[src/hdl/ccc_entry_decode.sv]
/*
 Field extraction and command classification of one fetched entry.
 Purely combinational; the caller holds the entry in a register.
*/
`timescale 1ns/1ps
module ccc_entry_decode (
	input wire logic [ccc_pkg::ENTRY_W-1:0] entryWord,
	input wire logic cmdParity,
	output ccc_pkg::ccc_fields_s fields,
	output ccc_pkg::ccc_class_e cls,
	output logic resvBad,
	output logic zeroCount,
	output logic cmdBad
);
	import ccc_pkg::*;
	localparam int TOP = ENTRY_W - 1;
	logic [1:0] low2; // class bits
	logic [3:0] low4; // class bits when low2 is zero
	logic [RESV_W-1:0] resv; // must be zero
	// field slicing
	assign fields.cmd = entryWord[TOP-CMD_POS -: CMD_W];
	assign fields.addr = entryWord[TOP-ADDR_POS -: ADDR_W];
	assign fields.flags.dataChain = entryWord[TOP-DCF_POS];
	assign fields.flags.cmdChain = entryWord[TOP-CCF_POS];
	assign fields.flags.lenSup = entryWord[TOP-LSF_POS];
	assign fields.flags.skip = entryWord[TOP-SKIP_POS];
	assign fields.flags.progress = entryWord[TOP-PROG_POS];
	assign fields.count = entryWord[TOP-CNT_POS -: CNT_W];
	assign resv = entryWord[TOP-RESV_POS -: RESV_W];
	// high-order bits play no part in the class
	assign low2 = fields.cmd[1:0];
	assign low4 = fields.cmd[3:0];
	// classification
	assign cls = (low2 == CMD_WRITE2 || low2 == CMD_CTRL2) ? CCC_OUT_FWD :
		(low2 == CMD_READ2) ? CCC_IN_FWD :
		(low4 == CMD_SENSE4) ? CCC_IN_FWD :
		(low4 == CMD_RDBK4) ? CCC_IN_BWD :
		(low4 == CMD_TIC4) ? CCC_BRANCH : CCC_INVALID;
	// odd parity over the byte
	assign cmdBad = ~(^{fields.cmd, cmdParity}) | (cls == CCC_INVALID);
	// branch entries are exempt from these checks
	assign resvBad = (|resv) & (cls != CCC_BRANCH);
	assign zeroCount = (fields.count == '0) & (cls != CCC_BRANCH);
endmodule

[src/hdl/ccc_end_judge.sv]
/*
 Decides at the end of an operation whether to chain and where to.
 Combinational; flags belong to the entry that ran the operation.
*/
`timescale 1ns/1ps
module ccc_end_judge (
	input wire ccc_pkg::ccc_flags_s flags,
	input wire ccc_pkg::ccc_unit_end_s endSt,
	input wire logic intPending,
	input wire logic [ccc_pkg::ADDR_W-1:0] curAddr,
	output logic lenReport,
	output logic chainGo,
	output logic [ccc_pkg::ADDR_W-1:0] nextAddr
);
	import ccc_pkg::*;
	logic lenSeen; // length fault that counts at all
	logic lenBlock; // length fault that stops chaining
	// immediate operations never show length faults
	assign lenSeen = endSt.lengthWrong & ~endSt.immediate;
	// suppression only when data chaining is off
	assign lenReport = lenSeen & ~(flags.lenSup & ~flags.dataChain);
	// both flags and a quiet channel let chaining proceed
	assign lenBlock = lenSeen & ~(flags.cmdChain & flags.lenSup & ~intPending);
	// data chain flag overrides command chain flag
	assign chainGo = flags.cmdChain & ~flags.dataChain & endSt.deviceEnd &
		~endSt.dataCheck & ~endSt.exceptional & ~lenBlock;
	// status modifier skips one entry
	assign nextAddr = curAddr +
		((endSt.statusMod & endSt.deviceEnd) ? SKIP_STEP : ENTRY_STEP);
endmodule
================================
# [Exercise brief]
Could the entries above be output once more, exactly as they are?

# [Response]
[src/hdl/ccc_entry_decode.sv]
/*
 Field extraction and command classification of one fetched entry.
 Purely combinational; the caller holds the entry in a register.
*/
`timescale 1ns/1ps
module ccc_entry_decode (
	input wire logic [ccc_pkg::ENTRY_W-1:0] entryWord,
	input wire logic cmdParity,
	output ccc_pkg::ccc_fields_s fields,
	output ccc_pkg::ccc_class_e cls,
	output logic resvBad,
	output logic zeroCount,
	output logic cmdBad
);
	import ccc_pkg::*;
	localparam int TOP = ENTRY_W - 1;
	logic [1:0] low2; // class bits
	logic [3:0] low4; // class bits when low2 is zero
	logic [RESV_W-1:0] resv; // must be zero
	// field slicing
	assign fields.cmd = entryWord[TOP-CMD_POS -: CMD_W];
	assign fields.addr = entryWord[TOP-ADDR_POS -: ADDR_W];
	assign fields.flags.dataChain = entryWord[TOP-DCF_POS];
	assign fields.flags.cmdChain = entryWord[TOP-CCF_POS];
	assign fields.flags.lenSup = entryWord[TOP-LSF_POS];
	assign fields.flags.skip = entryWord[TOP-SKIP_POS];
	assign fields.flags.progress = entryWord[TOP-PROG_POS];
	assign fields.count = entryWord[TOP-CNT_POS -: CNT_W];
	assign resv = entryWord[TOP-RESV_POS -: RESV_W];
	// high-order bits play no part in the class
	assign low2 = fields.cmd[1:0];
	assign low4 = fields.cmd[3:0];
	// classification
	assign cls = (low2 == CMD_WRITE2 || low2 == CMD_CTRL2) ? CCC_OUT_FWD :
		(low2 == CMD_READ2) ? CCC_IN_FWD :
		(low4 == CMD_SENSE4) ? CCC_IN_FWD :
		(low4 == CMD_RDBK4) ? CCC_IN_BWD :
		(low4 == CMD_TIC4) ? CCC_BRANCH : CCC_INVALID;
	// odd parity over the byte
	assign cmdBad = ~(^{fields.cmd, cmdParity}) | (cls == CCC_INVALID);
	// branch entries are exempt from these checks
	assign resvBad = (|resv) & (cls != CCC_BRANCH);
	assign zeroCount = (fields.count == '0) & (cls != CCC_BRANCH);
endmodule

[src/hdl/ccc_end_judge.sv]
/*
 Decides at the end of an operation whether to chain and where to.
 Combinational; flags belong to the entry that ran the operation.
*/
`timescale 1ns/1ps
module ccc_end_judge (
	input wire ccc_pkg::ccc_flags_s flags,
	input wire ccc_pkg::ccc_unit_end_s endSt,
	input wire logic intPending,
	input wire logic [ccc_pkg::ADDR_W-1:0] curAddr,
	output logic lenReport,
	output logic chainGo,
	output logic [ccc_pkg::ADDR_W-1:0] nextAddr
);
	import ccc_pkg::*;
	logic lenSeen; // length fault that counts at all
	logic lenBlock; // length fault that stops chaining
	// immediate operations never show length faults
	assign lenSeen = endSt.lengthWrong & ~endSt.immediate;
	// suppression only when data chaining is off
	assign lenReport = lenSeen & ~(flags.lenSup & ~flags.dataChain);
	// both flags and a quiet channel let chaining proceed
	assign lenBlock = lenSeen & ~(flags.cmdChain & flags.lenSup & ~intPending);
	// data chain flag overrides command chain flag
	assign chainGo = flags.cmdChain & ~flags.dataChain & endSt.deviceEnd &
		~endSt.dataCheck & ~endSt.exceptional & ~lenBlock;
	// status modifier skips one entry
	assign nextAddr = curAddr +
		((endSt.statusMod & endSt.deviceEnd) ? SKIP_STEP : ENTRY_STEP);
endmodule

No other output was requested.